Early work

Your face is safe with me, Tiffany Holmes (2004)
My creative practice explores the intersection between artistic and scientific modes of visualizing data. In my early work I focused on issues of bodily representation. In my interactive installations from 1999-2001, I created interfaces that required viewers to physically participate in the act of “seeing” bodies of flesh, bodies of information, and bodies in motion. For example, in the interactive installation, Nosce Te Ipsum (2000), the viewer “dissects” a human form composed of media images of idealized bodies and then confronts a real-time video image of their own face unexpectedly lodged within the gigantic collage.
More recent installations from 2000-2004 ascribe interface control and content management to animal agents—bodies unaware of their participation in the artwork. In Follow the Mouse (2001), I replace a traditional input device with its namesake, a live mouse whose movement in the cage creates drawings on the computer monitor. Much of the new work that deals with monitoring is a response to surveillance culture. In Fishbowl (2003), a goldfish controls the video feed from four underwater spy cameras. In Your face is safe with me (2004), the viewer examines the imagery generated by the Delaware Center for Contemporary Art’s closed circuit television system in the context of a videogame—occasionally seeing themselves in the piece.

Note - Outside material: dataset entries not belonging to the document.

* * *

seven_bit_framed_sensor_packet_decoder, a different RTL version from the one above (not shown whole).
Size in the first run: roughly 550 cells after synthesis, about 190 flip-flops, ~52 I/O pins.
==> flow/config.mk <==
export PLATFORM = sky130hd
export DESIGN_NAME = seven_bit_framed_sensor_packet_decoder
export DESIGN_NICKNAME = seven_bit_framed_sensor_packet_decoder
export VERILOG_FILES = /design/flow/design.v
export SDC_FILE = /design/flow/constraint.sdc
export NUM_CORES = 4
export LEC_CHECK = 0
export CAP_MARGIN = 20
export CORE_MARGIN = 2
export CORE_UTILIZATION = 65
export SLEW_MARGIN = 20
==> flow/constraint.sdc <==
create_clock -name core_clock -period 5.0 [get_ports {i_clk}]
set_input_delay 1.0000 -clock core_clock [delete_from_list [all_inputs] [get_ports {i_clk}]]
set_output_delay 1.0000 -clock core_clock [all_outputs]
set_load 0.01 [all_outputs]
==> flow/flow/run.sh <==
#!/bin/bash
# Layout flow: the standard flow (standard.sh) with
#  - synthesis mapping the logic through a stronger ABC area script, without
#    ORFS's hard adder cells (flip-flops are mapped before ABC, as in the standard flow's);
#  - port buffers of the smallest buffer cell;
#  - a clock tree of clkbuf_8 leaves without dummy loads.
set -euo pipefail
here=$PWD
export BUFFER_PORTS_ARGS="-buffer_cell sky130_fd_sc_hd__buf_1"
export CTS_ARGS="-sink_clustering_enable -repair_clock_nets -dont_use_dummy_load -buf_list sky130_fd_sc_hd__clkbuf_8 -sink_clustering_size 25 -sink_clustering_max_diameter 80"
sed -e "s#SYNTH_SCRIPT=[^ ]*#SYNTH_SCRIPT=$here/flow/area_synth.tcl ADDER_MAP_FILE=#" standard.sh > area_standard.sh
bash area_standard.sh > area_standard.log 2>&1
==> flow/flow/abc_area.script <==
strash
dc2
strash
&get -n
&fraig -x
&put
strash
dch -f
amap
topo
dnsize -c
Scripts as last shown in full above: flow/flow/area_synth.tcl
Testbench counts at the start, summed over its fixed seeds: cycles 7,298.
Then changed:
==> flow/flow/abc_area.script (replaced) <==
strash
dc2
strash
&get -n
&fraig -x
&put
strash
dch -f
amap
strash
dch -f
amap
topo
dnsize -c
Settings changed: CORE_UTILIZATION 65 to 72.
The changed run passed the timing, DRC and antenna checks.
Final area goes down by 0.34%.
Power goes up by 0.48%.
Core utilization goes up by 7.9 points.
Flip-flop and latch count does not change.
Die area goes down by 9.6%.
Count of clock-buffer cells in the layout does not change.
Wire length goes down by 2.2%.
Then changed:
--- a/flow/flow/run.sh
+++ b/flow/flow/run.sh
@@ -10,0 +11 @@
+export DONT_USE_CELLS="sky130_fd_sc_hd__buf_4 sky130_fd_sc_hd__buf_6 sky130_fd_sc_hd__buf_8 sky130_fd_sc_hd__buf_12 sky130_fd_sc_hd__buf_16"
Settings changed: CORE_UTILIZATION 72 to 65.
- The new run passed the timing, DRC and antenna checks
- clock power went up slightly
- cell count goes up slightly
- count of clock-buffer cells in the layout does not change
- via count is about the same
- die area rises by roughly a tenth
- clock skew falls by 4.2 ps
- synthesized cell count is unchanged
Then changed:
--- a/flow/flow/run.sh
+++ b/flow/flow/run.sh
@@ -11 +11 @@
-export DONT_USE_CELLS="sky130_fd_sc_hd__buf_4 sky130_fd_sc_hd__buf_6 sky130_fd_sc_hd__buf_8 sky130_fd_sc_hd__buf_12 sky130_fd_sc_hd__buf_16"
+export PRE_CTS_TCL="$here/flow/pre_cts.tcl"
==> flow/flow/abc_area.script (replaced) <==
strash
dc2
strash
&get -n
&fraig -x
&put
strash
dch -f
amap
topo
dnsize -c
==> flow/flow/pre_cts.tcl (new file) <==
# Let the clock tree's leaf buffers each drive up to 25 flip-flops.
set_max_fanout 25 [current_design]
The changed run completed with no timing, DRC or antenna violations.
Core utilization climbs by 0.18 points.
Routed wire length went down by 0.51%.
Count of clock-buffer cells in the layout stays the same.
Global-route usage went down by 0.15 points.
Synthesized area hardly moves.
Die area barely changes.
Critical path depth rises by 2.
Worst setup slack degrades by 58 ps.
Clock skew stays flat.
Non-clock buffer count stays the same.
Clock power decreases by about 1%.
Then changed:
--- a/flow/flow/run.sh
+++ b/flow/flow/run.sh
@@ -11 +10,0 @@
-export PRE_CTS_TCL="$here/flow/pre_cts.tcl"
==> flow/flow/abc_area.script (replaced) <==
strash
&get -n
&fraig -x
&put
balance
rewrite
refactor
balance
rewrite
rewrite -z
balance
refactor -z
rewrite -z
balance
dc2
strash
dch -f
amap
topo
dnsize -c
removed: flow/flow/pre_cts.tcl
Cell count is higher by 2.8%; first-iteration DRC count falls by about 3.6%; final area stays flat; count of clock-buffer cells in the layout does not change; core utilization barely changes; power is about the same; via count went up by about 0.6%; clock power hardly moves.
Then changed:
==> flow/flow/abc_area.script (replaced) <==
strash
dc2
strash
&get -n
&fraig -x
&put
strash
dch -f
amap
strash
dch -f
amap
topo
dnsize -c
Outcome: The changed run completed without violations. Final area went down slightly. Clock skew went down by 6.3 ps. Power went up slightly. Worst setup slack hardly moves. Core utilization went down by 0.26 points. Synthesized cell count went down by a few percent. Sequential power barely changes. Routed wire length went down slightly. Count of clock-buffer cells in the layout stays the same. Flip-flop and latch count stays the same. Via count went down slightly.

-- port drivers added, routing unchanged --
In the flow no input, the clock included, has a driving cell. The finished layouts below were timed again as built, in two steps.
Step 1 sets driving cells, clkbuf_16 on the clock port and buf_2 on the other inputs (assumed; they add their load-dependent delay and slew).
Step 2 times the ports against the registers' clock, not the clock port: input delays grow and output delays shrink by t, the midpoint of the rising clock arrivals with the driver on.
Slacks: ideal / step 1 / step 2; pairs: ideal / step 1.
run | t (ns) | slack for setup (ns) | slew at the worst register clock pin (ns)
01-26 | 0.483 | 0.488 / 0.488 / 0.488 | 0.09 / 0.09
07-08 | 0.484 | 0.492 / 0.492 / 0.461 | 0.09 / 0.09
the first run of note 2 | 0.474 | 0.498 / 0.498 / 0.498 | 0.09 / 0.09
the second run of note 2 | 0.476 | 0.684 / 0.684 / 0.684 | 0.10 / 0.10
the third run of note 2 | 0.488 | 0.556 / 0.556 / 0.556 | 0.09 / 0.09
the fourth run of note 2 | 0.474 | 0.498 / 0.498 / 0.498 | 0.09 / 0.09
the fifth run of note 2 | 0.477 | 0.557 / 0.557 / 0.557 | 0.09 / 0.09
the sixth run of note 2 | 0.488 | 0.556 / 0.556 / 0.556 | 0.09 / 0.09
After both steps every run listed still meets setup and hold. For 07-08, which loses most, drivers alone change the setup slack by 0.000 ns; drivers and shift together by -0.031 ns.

In 2001, the author was awarded a design commission from the J. Paul Getty Research Institute. This commission resulted in the development of an art work that utilized the image feed from existing surveillance cameras lodged within the infrastructure of the Getty Museum’s galleries that were then devoted to an exhibition titled “Devices of Wonder: From the World in a Box to Images on a Screen.” In the process of creating the commission titled Mazed, the author became more familiar with the vast quantity of sensors and related hardware being integrated into institutional architecture. Nearly all of this high-tech computerized equipment was concealed from public view. Mazed provided a commentary and a public window on the automated surveillance systems hidden in so many of our buildings. According to art historian Barbara Stafford, “Holmes’s splintering maze reminds us of the process; that the beholder is always mapped into the instrument and always leaves traces in the system.” This prior research ultimately led the author to the current project that focuses on visualizing another hidden dataset in contemporary architecture—the usage of key resources such as electricity and water.